There have been quite a few developments in Hungarian competition law over the past weeks. While legislators have introduced further changes to the Competition Act (see here for Update II), the Hungarian Competition Authority ("HCA") has issued two new decisions, assuming jurisdiction over a merger below the mandatory – but above the voluntary – merger control thresholds (see [here] for Update I) and appointing its first trustee in a merger control case.

Background of the trustee appointment

The appointment concludes a complex merger control case. DDC[1], a building material supplier, notified the acquisition of Hungarian competitor Readymix.[2] Owing to competition concerns in several local markets for ready-mix concrete, DDC undertook to divest six ready-mix concrete plants in an area where it would operate more than one plant post-merger. Also, and more importantly, the HCA for the first time took the view that a trustee is necessary to ensure the effectiveness of the divestment remedies. The trustee, chosen from among two candidates proposed by the acquirer, will ensure that DDC preserves the economic viability / competitiveness of the soon-to-be divested assets in compliance with its obligation. DDC will commission the trustee based on an engagement letter, which was also included in the clearance decision. The trustee will continuously report to the HCA on the fulfilment of DDC's obligations.

Comparison with EU model trustee

Unlike the EU Commission and the authorities of several Member State, the HCA has no standard model for trustee mandates.

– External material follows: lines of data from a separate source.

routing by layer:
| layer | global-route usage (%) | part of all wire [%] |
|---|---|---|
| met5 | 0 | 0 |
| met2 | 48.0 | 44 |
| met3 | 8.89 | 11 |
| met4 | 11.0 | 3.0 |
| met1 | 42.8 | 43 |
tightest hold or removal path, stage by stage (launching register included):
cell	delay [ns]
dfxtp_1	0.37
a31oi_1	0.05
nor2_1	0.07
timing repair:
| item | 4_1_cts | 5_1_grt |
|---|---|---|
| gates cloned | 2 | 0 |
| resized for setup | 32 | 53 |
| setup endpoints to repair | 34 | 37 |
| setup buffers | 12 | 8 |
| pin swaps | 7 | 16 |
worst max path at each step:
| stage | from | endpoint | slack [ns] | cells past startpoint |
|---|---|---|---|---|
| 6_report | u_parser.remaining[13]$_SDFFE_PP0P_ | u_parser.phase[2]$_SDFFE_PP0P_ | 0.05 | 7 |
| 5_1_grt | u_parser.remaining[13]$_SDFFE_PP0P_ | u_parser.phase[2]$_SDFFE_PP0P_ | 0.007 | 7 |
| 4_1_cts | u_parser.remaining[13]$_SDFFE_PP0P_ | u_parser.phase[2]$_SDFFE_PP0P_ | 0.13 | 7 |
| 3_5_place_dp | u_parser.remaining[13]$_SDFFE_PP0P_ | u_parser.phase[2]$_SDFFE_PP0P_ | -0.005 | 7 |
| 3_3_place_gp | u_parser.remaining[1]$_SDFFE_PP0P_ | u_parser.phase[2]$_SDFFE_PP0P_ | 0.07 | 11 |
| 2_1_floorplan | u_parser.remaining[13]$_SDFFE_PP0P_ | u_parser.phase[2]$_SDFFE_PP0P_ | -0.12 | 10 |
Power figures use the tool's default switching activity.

In the clearance decision, DDC mandated a trustee to oversee the economic viability of the parts which DDC chooses to divest. The HCA is entitled to give the Trustee reasonable instructions, while DDC has no such option. This is in line with the European Commission's Best Practice Guidelines, which clarify that the role of a divestment trustee is atypical and consists of monitoring. Although the obligations of the trustee in the engagement letter mirror those described in the European Commission's Model Trustee Mandate, under the new Hungarian scheme, the trustee has no obligation to serve as a point of contact and its duty is limited to monitoring and reporting on the economic viability of the parts to be divested. As to reporting, the obligatory content of the trustee's reports is a boiled-down version of the Commission's model (in line with the more limited duties) focusing on economic analysis. The trustee is also obliged to report on the current status of the parts to be divested and to provide a closing report on each successfully divested part. The duties and obligations of DDC within the framework of the engagement are also rather constrained: besides the payment of an adequate fee, DDC is obliged to provide the trustee with all necessary information. The engagement letter also deviates in its conflict of interest provisions (less detailed), but includes detailed confidentiality obligations.

Remarks

The European Commission's model evidently served as a guideline to define the role of the trustee and the characteristics of the engagement in the HCA's experimental case, but it has not been fully adopted by the HCA. This may be because the prospective buyers are already known to and approved by the HCA, meaning that the trustee's role is solely to monitor that the parts under divestment remain competitive. Nevertheless, the precedent is useful for market participants who intend to submit commitments or accept obligations when preparing for discussions with the HCA, as it shows the converging and deviating characteristics of the Hungarian divestment trusteeship compared to EU practice.